Assignment:
Using the data that follows, give the number of lines where the string "about" occurs, and nothing else.

Stored entries:
*** Block opens ***

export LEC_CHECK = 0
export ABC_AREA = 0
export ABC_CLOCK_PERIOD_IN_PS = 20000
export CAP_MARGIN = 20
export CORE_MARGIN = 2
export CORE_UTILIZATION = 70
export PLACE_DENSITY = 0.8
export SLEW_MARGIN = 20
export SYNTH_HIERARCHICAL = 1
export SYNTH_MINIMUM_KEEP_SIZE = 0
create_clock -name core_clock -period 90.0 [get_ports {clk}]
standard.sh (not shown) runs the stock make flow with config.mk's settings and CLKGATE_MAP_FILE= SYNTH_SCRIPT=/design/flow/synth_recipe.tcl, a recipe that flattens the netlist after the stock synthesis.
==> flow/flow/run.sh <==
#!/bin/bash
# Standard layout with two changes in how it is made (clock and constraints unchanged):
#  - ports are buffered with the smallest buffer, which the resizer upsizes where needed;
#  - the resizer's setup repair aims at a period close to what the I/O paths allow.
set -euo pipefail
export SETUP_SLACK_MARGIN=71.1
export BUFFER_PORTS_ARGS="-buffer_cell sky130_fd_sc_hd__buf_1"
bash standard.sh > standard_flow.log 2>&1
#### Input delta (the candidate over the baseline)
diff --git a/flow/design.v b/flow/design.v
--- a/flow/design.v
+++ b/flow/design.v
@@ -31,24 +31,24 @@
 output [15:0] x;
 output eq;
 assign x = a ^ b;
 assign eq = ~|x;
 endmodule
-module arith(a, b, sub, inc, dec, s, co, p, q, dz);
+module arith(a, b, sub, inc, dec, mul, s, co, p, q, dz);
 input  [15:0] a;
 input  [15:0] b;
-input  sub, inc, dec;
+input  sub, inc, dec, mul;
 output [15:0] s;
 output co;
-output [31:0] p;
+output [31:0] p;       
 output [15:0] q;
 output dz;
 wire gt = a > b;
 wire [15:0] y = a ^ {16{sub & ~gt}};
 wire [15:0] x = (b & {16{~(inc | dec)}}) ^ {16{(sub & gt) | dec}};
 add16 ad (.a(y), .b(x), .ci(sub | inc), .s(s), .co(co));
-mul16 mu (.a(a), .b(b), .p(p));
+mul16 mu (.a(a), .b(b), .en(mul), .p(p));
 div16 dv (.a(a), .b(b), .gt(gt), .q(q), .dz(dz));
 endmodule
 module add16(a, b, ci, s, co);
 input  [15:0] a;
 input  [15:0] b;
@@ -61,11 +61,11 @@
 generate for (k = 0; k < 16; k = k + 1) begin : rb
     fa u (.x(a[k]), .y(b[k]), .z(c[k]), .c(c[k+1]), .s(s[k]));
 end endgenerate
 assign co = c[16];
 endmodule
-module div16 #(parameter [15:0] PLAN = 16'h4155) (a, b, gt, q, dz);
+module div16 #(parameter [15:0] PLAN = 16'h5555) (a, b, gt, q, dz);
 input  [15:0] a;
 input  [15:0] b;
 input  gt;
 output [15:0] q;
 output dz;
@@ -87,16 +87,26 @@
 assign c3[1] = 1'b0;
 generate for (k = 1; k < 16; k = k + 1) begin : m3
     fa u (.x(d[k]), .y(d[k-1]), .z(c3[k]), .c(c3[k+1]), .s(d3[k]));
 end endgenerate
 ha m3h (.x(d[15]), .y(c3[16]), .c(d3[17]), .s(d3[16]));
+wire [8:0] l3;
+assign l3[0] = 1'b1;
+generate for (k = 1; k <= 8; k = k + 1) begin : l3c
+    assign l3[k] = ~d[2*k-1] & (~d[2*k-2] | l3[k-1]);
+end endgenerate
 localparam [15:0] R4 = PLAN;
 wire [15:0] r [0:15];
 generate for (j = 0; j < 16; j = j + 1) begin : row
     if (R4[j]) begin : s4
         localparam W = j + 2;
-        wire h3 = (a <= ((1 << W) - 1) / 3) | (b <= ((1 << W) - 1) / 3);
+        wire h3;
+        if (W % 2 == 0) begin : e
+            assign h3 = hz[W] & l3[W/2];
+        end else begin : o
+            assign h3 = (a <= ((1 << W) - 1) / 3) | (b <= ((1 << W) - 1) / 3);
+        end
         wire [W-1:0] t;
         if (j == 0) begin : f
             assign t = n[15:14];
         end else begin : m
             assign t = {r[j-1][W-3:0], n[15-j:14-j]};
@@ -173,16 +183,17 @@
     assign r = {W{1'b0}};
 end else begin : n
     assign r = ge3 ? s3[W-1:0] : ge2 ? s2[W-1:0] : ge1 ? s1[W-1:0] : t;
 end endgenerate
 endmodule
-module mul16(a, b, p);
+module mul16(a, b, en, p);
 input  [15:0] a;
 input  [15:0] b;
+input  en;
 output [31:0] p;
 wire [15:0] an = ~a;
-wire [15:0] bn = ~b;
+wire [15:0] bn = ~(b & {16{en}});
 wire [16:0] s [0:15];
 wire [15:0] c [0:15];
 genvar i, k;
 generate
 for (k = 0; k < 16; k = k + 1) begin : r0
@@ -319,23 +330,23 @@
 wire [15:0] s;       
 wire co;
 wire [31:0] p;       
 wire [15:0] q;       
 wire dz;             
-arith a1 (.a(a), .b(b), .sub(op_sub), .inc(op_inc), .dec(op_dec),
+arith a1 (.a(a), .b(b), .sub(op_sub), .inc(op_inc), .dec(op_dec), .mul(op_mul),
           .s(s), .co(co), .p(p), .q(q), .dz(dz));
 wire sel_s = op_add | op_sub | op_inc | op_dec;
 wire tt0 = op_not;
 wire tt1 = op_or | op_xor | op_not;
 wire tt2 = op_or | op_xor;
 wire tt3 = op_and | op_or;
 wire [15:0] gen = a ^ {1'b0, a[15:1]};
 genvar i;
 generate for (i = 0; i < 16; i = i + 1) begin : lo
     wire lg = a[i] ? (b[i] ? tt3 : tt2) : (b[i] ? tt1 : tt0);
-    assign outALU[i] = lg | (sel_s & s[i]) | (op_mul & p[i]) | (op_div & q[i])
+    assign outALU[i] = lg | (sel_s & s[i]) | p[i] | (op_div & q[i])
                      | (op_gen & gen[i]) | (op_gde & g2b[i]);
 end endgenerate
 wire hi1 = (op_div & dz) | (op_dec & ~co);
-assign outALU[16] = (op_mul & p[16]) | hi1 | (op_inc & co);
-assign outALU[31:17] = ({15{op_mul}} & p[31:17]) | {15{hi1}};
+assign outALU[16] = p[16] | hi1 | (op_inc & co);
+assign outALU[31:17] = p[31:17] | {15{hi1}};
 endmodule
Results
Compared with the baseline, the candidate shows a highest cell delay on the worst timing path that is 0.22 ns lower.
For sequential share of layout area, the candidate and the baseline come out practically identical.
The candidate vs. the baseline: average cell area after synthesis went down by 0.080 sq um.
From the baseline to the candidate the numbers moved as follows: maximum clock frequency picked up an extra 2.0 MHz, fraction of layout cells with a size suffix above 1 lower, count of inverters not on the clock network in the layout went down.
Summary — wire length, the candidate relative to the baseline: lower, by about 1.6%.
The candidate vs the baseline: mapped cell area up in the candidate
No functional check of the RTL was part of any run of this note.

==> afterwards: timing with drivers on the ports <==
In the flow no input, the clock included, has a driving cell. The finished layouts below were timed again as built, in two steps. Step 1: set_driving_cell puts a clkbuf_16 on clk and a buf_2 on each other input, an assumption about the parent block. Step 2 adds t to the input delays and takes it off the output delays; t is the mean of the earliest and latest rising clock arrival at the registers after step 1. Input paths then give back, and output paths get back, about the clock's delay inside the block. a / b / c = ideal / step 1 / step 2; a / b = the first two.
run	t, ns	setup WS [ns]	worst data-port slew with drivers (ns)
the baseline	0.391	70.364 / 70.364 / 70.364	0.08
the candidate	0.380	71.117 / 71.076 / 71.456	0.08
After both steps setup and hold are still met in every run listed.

*** Block closes ***

Worked solution:
2